I feel like a little weight has been lifted. I have been waiting for my Hysteroscopy procedure for over a month now and although I wouldn’t really admit it to anyone I was nervous. Even though it was an easy procedure I still knew I was having minor surgery, and no matter how calm I want to be I knew I wasn’t. I had the procedure last week and thank goodness all seemed to go smoothly. The nurses were great, the doctor was great and all and all it was quick and painless. What did they find? I am not 100% sure, but they did find what they think to be scarring. But let me go back and share my experience.
It was decided that I would have the procedure at the fertility office. I was surprised that the office had a surgical facility, but I was also happy because I knew it would be much less crowded and overwhelming. Boy was I right! They took me right in the moment I got there and unlike my D&C I didn’t feel like one of the masses going through the ambulatory hospitals doors. Captain Awesome of course came with me, and our little man was to spend the day with my mother in law so I could recover in peace.

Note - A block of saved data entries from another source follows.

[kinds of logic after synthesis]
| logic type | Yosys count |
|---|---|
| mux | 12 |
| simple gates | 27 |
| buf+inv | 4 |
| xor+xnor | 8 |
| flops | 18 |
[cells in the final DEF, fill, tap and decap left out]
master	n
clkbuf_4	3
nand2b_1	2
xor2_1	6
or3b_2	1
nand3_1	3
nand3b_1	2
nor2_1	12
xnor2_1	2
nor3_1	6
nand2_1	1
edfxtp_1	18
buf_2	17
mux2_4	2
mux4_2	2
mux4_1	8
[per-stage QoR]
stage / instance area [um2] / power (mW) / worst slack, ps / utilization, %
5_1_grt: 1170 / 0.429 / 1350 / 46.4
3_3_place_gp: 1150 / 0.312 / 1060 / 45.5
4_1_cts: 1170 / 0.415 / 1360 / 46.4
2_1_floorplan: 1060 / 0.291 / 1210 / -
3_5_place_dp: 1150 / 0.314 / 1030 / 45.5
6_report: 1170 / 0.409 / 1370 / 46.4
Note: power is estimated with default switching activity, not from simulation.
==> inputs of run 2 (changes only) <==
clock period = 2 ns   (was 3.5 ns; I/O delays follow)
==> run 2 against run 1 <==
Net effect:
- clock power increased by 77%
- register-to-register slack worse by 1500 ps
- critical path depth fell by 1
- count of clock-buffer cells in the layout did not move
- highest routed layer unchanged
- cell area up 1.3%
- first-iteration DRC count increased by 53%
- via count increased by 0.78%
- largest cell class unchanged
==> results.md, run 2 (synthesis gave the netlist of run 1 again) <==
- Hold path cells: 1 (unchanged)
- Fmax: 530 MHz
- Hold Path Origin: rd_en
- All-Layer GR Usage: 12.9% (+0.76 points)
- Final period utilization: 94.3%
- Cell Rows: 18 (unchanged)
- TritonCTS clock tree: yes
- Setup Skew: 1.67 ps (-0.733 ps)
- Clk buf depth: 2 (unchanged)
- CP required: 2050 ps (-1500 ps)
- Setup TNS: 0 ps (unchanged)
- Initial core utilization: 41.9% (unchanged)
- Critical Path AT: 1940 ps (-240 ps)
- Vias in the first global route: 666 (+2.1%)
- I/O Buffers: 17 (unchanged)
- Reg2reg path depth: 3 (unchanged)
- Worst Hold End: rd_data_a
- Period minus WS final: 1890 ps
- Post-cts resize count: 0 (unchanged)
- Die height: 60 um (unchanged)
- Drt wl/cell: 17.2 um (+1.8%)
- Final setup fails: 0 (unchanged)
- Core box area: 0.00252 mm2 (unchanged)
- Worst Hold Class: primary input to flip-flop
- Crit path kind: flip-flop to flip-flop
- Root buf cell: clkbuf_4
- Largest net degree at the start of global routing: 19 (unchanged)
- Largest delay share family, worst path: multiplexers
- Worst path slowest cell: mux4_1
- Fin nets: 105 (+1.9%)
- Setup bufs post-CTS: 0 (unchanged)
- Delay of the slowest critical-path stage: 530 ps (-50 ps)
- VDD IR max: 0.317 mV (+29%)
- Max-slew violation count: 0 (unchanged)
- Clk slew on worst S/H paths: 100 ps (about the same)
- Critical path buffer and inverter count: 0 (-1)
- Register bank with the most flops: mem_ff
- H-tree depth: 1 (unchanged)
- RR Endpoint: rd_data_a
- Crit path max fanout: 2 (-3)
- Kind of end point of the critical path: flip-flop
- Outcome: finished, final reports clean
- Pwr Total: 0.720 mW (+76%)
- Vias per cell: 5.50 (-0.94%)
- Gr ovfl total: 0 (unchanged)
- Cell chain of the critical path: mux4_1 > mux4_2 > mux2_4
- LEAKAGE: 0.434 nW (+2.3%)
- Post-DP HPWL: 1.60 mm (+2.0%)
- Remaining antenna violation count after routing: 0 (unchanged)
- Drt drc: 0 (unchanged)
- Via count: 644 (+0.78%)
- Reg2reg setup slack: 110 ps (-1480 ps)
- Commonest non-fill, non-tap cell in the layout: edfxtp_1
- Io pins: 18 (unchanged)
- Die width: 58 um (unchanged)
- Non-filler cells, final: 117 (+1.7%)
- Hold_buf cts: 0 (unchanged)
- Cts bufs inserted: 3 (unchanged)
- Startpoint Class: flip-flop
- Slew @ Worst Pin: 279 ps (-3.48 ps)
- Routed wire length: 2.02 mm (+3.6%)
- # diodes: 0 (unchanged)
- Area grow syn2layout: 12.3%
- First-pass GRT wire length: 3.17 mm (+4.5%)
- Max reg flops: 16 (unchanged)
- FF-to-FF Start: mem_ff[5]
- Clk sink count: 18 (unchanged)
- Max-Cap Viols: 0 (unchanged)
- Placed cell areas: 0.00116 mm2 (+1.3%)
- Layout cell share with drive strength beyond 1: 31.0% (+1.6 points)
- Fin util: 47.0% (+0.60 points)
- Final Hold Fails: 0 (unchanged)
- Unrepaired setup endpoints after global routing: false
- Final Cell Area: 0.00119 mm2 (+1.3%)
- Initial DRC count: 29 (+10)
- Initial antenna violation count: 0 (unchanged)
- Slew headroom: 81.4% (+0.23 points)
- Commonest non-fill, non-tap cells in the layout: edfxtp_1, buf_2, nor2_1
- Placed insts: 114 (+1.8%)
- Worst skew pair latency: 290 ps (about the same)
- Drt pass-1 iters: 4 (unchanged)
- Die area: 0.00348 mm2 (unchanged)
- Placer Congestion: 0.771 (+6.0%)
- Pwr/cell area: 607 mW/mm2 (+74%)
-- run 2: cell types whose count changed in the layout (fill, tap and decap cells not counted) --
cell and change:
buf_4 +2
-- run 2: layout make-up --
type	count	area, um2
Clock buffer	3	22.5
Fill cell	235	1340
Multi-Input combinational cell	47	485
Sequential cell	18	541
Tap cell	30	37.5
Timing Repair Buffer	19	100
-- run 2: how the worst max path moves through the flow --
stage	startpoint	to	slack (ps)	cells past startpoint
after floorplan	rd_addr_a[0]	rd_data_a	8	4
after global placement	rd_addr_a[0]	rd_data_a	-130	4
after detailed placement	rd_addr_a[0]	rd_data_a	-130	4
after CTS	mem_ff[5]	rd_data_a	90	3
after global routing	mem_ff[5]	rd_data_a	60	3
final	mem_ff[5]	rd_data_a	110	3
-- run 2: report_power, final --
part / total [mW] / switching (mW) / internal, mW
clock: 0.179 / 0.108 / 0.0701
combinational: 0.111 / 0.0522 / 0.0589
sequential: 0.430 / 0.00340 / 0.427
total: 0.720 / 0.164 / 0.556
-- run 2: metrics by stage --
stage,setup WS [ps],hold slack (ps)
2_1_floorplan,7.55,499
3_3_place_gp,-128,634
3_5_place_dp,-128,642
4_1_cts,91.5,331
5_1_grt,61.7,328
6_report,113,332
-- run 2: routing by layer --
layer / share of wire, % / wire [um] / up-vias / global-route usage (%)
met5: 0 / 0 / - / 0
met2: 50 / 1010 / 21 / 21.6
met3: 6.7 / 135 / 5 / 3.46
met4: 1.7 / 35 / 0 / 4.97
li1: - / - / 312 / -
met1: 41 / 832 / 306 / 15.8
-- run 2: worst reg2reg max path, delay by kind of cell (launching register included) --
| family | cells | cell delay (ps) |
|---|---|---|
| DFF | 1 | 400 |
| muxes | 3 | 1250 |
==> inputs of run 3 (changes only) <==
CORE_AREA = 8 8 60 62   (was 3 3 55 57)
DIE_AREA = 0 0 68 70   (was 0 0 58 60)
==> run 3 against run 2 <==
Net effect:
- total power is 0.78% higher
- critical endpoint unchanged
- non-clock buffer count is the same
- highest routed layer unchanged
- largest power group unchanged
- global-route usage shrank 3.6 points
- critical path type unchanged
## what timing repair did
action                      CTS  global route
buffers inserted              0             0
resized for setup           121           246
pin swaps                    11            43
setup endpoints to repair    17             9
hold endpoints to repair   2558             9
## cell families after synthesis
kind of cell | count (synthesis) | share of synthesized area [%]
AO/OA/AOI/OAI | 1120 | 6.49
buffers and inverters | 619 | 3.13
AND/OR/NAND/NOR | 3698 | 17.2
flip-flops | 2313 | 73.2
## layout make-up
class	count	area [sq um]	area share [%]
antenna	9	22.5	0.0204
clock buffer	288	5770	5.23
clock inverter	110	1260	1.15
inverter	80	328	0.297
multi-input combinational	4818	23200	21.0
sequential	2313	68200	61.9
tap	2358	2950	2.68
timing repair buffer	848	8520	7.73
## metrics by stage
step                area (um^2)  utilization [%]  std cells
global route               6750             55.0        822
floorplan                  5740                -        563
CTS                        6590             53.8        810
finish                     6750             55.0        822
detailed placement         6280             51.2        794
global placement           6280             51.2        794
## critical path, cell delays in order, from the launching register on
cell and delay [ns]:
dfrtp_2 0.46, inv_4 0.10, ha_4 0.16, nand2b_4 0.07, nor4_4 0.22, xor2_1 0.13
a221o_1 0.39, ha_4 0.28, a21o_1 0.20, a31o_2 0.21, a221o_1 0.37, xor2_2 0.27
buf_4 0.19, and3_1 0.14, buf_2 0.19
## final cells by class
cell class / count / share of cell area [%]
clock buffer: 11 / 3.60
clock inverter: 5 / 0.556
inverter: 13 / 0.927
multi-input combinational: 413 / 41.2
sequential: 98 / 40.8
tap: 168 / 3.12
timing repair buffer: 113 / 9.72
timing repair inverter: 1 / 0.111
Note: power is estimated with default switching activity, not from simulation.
**config.mk**
```make
export PLATFORM = sky130hd
export DESIGN_NAME = ctc_greedy_plate_decoder_unit
export DESIGN_NICKNAME = d
export VERILOG_FILES = /design/src/rtl/core/cgpd_pkg.sv /design/src/rtl/core/cgpd_div.sv /design/src/rtl/core/cgpd_dp.sv /design/src/rtl/core/cgpd_ctrl.sv /design/src/rtl/core/ctc_greedy_plate_decoder_unit.sv
export SDC_FILE = /design/constraint.sdc
export NUM_CORES = 1
export LEC_CHECK = 0
export BUFFER_PORTS_ARGS = -buffer_cell sky130_fd_sc_hd__buf_2
export CORE_AREA = 2 2 176 135
export DETAILED_ROUTE_END_ITERATION = 6
export DIE_AREA = 0 0 178 137
export PLACE_DENSITY = 0.8
export SYNTH_ARGS = -nofsm -noshare
export SYNTH_HDL_FRONTEND = slang
export SYNTH_SLANG_ARGS = --single-unit
```
**constraint.sdc**
```tcl
create_clock -name clk -period 7.6 [get_ports clk]
set_input_delay 0.38 -clock clk [delete_from_list [all_inputs] [get_ports clk]]
set_output_delay 0.38 -clock clk [all_outputs]
set_load 0.05 [all_outputs]
```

I got to wear the wonderful hospital gown with my butt hanging out the back with a stylish surgical cap. I was looking good. Luckily they took pity on me and gave me a warm blanket…and when I say warm I mean it actually felt like it came right out of the dryer. There was a bunch of paperwork to fill out. I was told no food or drink after midnight the night before but snuck a sip of water that morning. Shouldn’t have done that! I was stupid and told them about it and they had to write it down and I was scolded (not really lol) by a few nurses. I felt calm. Everyone was extremely nice.
The anesthesiologist came and and that’s when the nerves started. He had to start an IV and this is when Captain Awesome started to make fun of me for being so scared of needles. The nice doctor reminded him fear is a sign of intelligence…I liked him. The line was put in rather painlessly and I started to get a bunch of fluids going into my veins. Not the good stuff yet. The whole pre op process took about an hour with a lot of that time being waiting.

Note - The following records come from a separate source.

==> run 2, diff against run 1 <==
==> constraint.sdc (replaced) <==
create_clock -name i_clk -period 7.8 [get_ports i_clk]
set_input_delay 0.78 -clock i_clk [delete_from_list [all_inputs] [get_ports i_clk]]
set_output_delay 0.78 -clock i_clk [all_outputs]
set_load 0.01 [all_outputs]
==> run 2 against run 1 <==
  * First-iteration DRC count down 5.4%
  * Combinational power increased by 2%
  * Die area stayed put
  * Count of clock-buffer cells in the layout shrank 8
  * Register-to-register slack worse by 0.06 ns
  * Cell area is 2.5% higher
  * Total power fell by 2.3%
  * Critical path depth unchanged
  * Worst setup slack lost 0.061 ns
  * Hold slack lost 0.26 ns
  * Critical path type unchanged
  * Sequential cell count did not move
[src/hdl/imgi_pkg.sv]
package imgi_pkg;

  localparam int MAX_WIDTH     = 256;
  localparam int MAX_HEIGHT    = 256;
  localparam int FRACTION_BITS = 8;

  localparam int DEPTH   = MAX_WIDTH * MAX_HEIGHT;
  localparam int ADDR_W  = $clog2(DEPTH);
  localparam int COL_W   = $clog2(MAX_WIDTH);
  localparam int ROW_W   = $clog2(MAX_HEIGHT);
  localparam int DIM_W   = 9;
  localparam int POS_W   = 12;
  localparam int QUERY_W = 20;
  localparam int VAL_W   = 32;
  // signed neighbour coordinate, room for floor(q)+1 and for col/row
  localparam int COORD_W = ((QUERY_W - FRACTION_BITS > POS_W) ?
                            (QUERY_W - FRACTION_BITS) : POS_W) + 1;
  localparam int W_W     = 2 * FRACTION_BITS + 1;
  localparam int PROD_W  = VAL_W + W_W + 1;

  localparam int CMDQ_DEPTH = 2;

  localparam int PADDR_W = 4;
  localparam int PDATA_W = 32;

  typedef enum logic [1:0] {
    MODE_WRITE,
    MODE_INC,
    MODE_NULL,
    MODE_INTERP
  } mode_t;

  typedef enum logic [1:0] {
    REG_WIDTH,
    REG_HEIGHT,
    REG_OUT_VALUE,
    REG_OUT_NULL
  } reg_idx_t;

  typedef enum logic [2:0] {
    ST_CLEAR,
    ST_IDLE,
    ST_UPD_WR,
    ST_INT_RD,
    ST_INT_END
  } state_t;

  typedef struct packed {
    mode_t                     mode;
    logic signed [POS_W-1:0]   col;
    logic signed [POS_W-1:0]   row;
    logic signed [VAL_W-1:0]   pixel_value;
    logic                      value_is_null;
    logic signed [QUERY_W-1:0] query_x;
    logic signed [QUERY_W-1:0] query_y;
  } in_item_t;

  typedef struct packed {
    logic signed [VAL_W-1:0] interp_value;
    logic                    interp_is_null;
  } out_item_t;

  typedef struct packed {
    logic [DIM_W-1:0]        image_width;
    logic [DIM_W-1:0]        image_height;
    logic signed [VAL_W-1:0] outside_value;
    logic                    outside_is_null;
  } cfg_t;

  typedef struct packed {
    logic [ADDR_W-1:0] addr;
    logic              in_img;
    logic [W_W-1:0]    wgt;
  } nbr_t;

  // nbr[0] is the target pixel of an update, or a00; then a10, a01, a11
  typedef struct packed {
    mode_t                   mode;
    nbr_t [3:0]              nbr;
    logic signed [VAL_W-1:0] value;
    logic                    value_is_null;
  } cmd_t;

endpackage

[src/hdl/imgi_cmdq.sv]
module imgi_cmdq (
  input  logic           clk,
  input  logic           rst_n,
  input  logic           push,
  input  imgi_pkg::cmd_t wr_cmd,
  output logic           full,
  input  logic           pop,
  output imgi_pkg::cmd_t head,
  output logic           empty
);
  import imgi_pkg::*;

  localparam int PTR_W = (CMDQ_DEPTH > 1) ? $clog2(CMDQ_DEPTH) : 1;
  localparam int CNT_W = $clog2(CMDQ_DEPTH + 1);
  localparam logic [PTR_W-1:0] LAST_PTR = PTR_W'(CMDQ_DEPTH - 1);
  localparam logic [CNT_W-1:0] FULL_CNT = CNT_W'(CMDQ_DEPTH);

  cmd_t             slot_r [CMDQ_DEPTH];
  logic [PTR_W-1:0] wr_ptr_r, wr_ptr_nxt, rd_ptr_r, rd_ptr_nxt;
  logic [CNT_W-1:0] cnt_r, cnt_nxt;
  logic             do_push, do_pop;

  assign full    = (cnt_r == FULL_CNT);
  assign empty   = (cnt_r == '0);
  assign head    = slot_r[rd_ptr_r];
  assign do_push = push & !full;
  assign do_pop  = pop & !empty;

  always_comb begin
    wr_ptr_nxt = wr_ptr_r;
    rd_ptr_nxt = rd_ptr_r;
    cnt_nxt    = cnt_r;
    if (do_push) begin
      wr_ptr_nxt = (wr_ptr_r == LAST_PTR) ? '0 : wr_ptr_r + PTR_W'(1);
    end
    if (do_pop) begin
      rd_ptr_nxt = (rd_ptr_r == LAST_PTR) ? '0 : rd_ptr_r + PTR_W'(1);
    end
    if (do_push && !do_pop) begin
      cnt_nxt = cnt_r + CNT_W'(1);
    end else if (do_pop && !do_push) begin
      cnt_nxt = cnt_r - CNT_W'(1);
    end
  end

  always_ff @(posedge clk) begin
    if (!rst_n) begin
      wr_ptr_r <= '0;
      rd_ptr_r <= '0;
      cnt_r    <= '0;
    end else begin
      wr_ptr_r <= wr_ptr_nxt;
      rd_ptr_r <= rd_ptr_nxt;
      cnt_r    <= cnt_nxt;
    end
  end

  always_ff @(posedge clk) begin
    if (do_push) begin
      slot_r[wr_ptr_r] <= wr_cmd;
    end
  end

endmodule

[config.mk]
export PLATFORM = sky130hd
export DESIGN_NAME = imgi_cmdq
export DESIGN_NICKNAME = d
export VERILOG_FILES = /design/src/hdl/imgi_pkg.sv /design/src/hdl/imgi_cmdq.sv
export SDC_FILE = /design/constraint.sdc
export NUM_CORES = 1
export LEC_CHECK = 0
export ABC_CLOCK_PERIOD_IN_PS = 18400
export BUFFER_PORTS_ARGS = -buffer_cell sky130_fd_sc_hd__buf_2
export CAP_MARGIN = 20
export CORE_UTILIZATION = 56
export DETAILED_ROUTE_END_ITERATION = 7
export PLACE_DENSITY = 0.83
export SETUP_SLACK_MARGIN = 0.1
export SLEW_MARGIN = 20
export SYNTH_ARGS = -nofsm -noshare
export SYNTH_HDL_FRONTEND = slang
export SYNTH_SLANG_ARGS = --single-unit
[constraint.sdc]
create_clock -name clk -period 18.4 [get_ports clk]
set_clock_uncertainty 0.2 [all_clocks]
set_input_delay 1.84 -clock clk [delete_from_list [all_inputs] [get_ports clk]]
set_output_delay 1.84 -clock clk [all_outputs]
set_load 0.01 [all_outputs]
==> flow_summary.toml <==
[power_and_ir_drop]
power_frac_comb_pct = 23.8
switching_share_pct = 25.8
irDropWorstVdd_uv = 120
p_clk_share_pct = 31.1
p_per_area_nw_per_um2 = 143
power.switching_w = 0.000596
p_int_w = 0.00172
leakage_nw = 6.22
seq_power_share_pct = 45.1

[place]
io_buffers = 347
dp_hpwl_um = 16300
dpl-instance-area_um2 = 14900
gp_congestion = 0.819
dpl.cell_count = 1176

[status]
status = "complete, no violations"

[cells_and_area]
area_growth_pct = 24.8
fillers = 1394
finish.instance_area_um2 = 16100
nets = 1107
utilization_pct = 71.3
drive_gt1_share_pct = 60.1
fin_cells = 1244

[logic_synthesis]
synth_fa_ha_area_share_pct = 0.0968
synth_enable_flop_cells = 342
synthCells = 557
synth-xor-area-share_pct = 0.203
synth_area_leaders = "edfxtp_1, mux2_4, mux2_2"
synth_mux_area_share_pct = 17.5
syn_nets = 733
synth_area_um2 = 12900
synth_top_cell_by_area = "edfxtp_1"
synth_cell_types = 21
yosysTopAreaCellShare_pct = 79.4
synth_top_family_by_area = "multiplexers"
ys.flop_type = "edfxtp_1"
synth_seq_cells = 347
yosysMostFrequentCell = "edfxtp_1"
async_flop_share_pct = 0
synthSimpleGateAreaFrac_pct = 0.426
synth_compound_area_share_pct = 0.252
yosysWarnings = 0
ys_seq_area_share_pct = 80.2
synthTopCellsByCount = "edfxtp_1, mux2_4, mux2_2"
synth.avg_cell_area_um2 = 23.2

[floorplanning]
io_pins = 348
core.rowCount = 55
die_h_um = 154
start_util_pct = 57.1
fp.dieW_um = 154
core_um2 = 22600
die_area_um2 = 23700

[cts]
path_clk_slew_ns = 0.06
cts_resized = 0
clk_latency_ns = 0.49
ctsHoldBuffers = 0
clock_path_buffers = 3
post_cts_buffers = 0
cts-root-buf = "clkbuf_16"
numClockSinks = 347
cts_tree = "yes"
h-tree-depth = 2
cts_buffers = 37

[critical_path]
worst_ep_arrival_time_ns = 3.04
cp.depth = 3
critPathMaxFanout = 63
critPathSlowestCell = "dfxtp_4"
worstPathRequired_ns = 16.36
crit_family = "buffers and inverters"
cp.buffers_inverters = 2
r2r_slack_ns = 15.62
r2r_cells = 5
crit_chain = "buf_4 -> mux2_2 -> buf_2"
cp-start-kind = "flop"
crit_type = "flop to output pin"
endpoint_kind = "output pin"
critical-path-max-stage-delay_ns = 0.95

[timing]
finalCriticalPeriod_ns = 5.08
rsz0062_at_grt = "no"
finalSetupTns_ns = 0
finalSetupViolCount = 0
slew_headroom_pct = 30.3
fmax_mhz = 197
worstMarginPinSlew_ns = 1.05
drv_slew = 0
hold_viol = 0
min_period_over_period_pct = 27.6

[run]
drv_cap = 0

[routing]
drt_pass1_iterations = 4
drc = 0
wl_per_cell_um = 19.7
viasPerCell = 5.21
final_antenna_net_count = 0
first_iter_violations = 311
vias = 6480
postRouteWirelength_um = 24500

[grt]
grt_pass1_wl_um = 36000
grt_pass1_vias = 6706
track_usage_pct = 20.1
grt_remaining_overflow = 0
grt_max_degree = 76
antenna_found_initial = 3

[worst_hold_path]
hold_depth = 2
hold_class = "flop to flop"
-- per-stage QoR --
step                setup WS [ns]  power (W)  hold WS (ns)
floorplan                    9.04    0.00144         0.283
global placement            13.86    0.00160         0.307
detailed placement          13.80    0.00161         0.337
CTS                         13.27    0.00234         0.354
global route                13.17    0.00240         0.385
finish                      13.32    0.00231         0.360
-- power by group through the flow --
| stage | clock network [W] | logic, W | registers (W) |
|---|---|---|---|
| 4_1_cts | 0.000735 | 0.000555 | 0.00105 |
| 3_3_place_gp | 0 | 0.000543 | 0.00105 |
| 2_1_floorplan | 0 | 0.000388 | 0.00105 |
| 6_report | 0.000719 | 0.000549 | 0.00104 |
| 5_1_grt | 0.000763 | 0.000584 | 0.00105 |
| 3_5_place_dp | 0 | 0.000552 | 0.00106 |
-- worst register-to-register path, delay by kind of cell (launching register included) --
family,cells,cell delay [ns]
buffers and inverters,3,1.12
and+or+nand+nor,2,0.57
DFF,1,0.43
-- path summary, 6_finish.rpt --
| check | from | to |
|---|---|---|
| max | flop | head[25] |
| min | cnt_r[1] | cnt_r[1] |
| max reg2reg | cnt_r[0] | slot_r[0][85] |
| min reg2reg | cnt_r[1] | cnt_r[1] |
-- placed cells by master, fill, tap and decap left out, types with 2 or more instances in the layout --
master,Yosys,final
dfxtp_1,5,4
clkinv_2,0,2
clkinv_1,0,7
clkbuf_16,0,37
buf_2,8,347
mux2_2,81,81
buf_4,0,6
edfxtp_1,342,342
xnor2_1,2,2
bufinv_16,0,5
diode_2,0,3
clkbuf_1,0,10
nor2_1,2,2
mux2_4,90,90
inv_1,2,2
and2_1,3,3
-- state kept, by name (all words and copies together) (netlist names), named ones only --
signal    flops
rd_ptr_r      1
wr_ptr_r      1
slot_r      342
cnt_r         2
-- routing by layer --
layer	GRT usage (%)	up-vias	share of wire [%]
met1	23.4	3145	38
met3	6.14	45	8.6
met2	35.2	308	51
li1	-	2982	-
met4	7.14	0	2.1
met5	0	-	0
-- cell type report --
type,instances,area [um^2],share of cell area (%)
inverters,2,7.51,0.0465
flip-flops and latches,347,10400,64.3
diodes,3,7.51,0.0465
clock buffers,48,977,6.06
clock inverters,16,211,1.31
well taps,285,357,2.21
repair buffers,354,1800,11.1
multi-input cells,189,2400,14.9
-- cell families (layout without fill, tap and decap cells) --
kind of cell,Yosys count,after routing
AOI/OAI and AO/OA,5,5
xor gates and xnor gates,3,3
adders and majority gates,1,1
buffers and inverters,21,420
DFF,347,347
muxes,171,171
other,0,3
and+or+nand+nor,9,9
(Power assumes the default switching activity.)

I try to be strong for me, it’s what I need. I smile I laugh I tell jokes because it helps me feel better and focus less on what I am going through but walking into the very cold operating room was tough. I laid down on the very cold table and allowed the nurse to strap down my arms and put a band around my waste to keep me secure. It was then the memories of my D&C came flooding in. It was all too familiar. I found myself watching the anesthesiologist getting ready to give me the good stuff, the nurse was asking my name and date of birth and at that moment I felt so overwhelmed and alone. I started to cry. I couldn’t say my name! So I laughed and apologized to the nurse who was just so sweet. She rubbed my hand and comforted me as did the anesthesiologist. I finally got the words out and that’s when the good doctor gave me the good drugs….I was out. Thank goodness.
I woke up to a nurse telling me she would give me my glasses. I remember drifting in and out at that point. The doctor came in and told me what they found but for the life of me couldn’t remember what she said when they finally brought in The Captain. How mean is that? Who tells a person who is high on anesthesia what happened? So I asked a nurse to bring the doctor in again. She told us that they found what they believe was scarring and they removed it. They were sending it to pathology although I don’t exactly know what that means. The scarring could have been acting as an IUD which would definitely prevent me from getting pregnant, although she wouldn’t confirm that was definite.
I got myself dressed, and had to lie to the good nurses that I actually peed before leaving. How is a girl supposed to pee when she drank no liquids since the night before? I didn’t have to go! I felt like I was 4 when my mom would tell me to “try” to pee before we left. It just wasn’t going to happen..but I digress. I was groggy and was sleepy and was looking forward to an afternoon to myself to recover. That’s exactly what I did. I slept, I watched TV and I kept my feet up.
I will know more this week when I go to my post op appointment. I guess then I will figure out my next plan of action. Right now I am hoping to just go back to trying naturally. I am hoping the doctor agrees.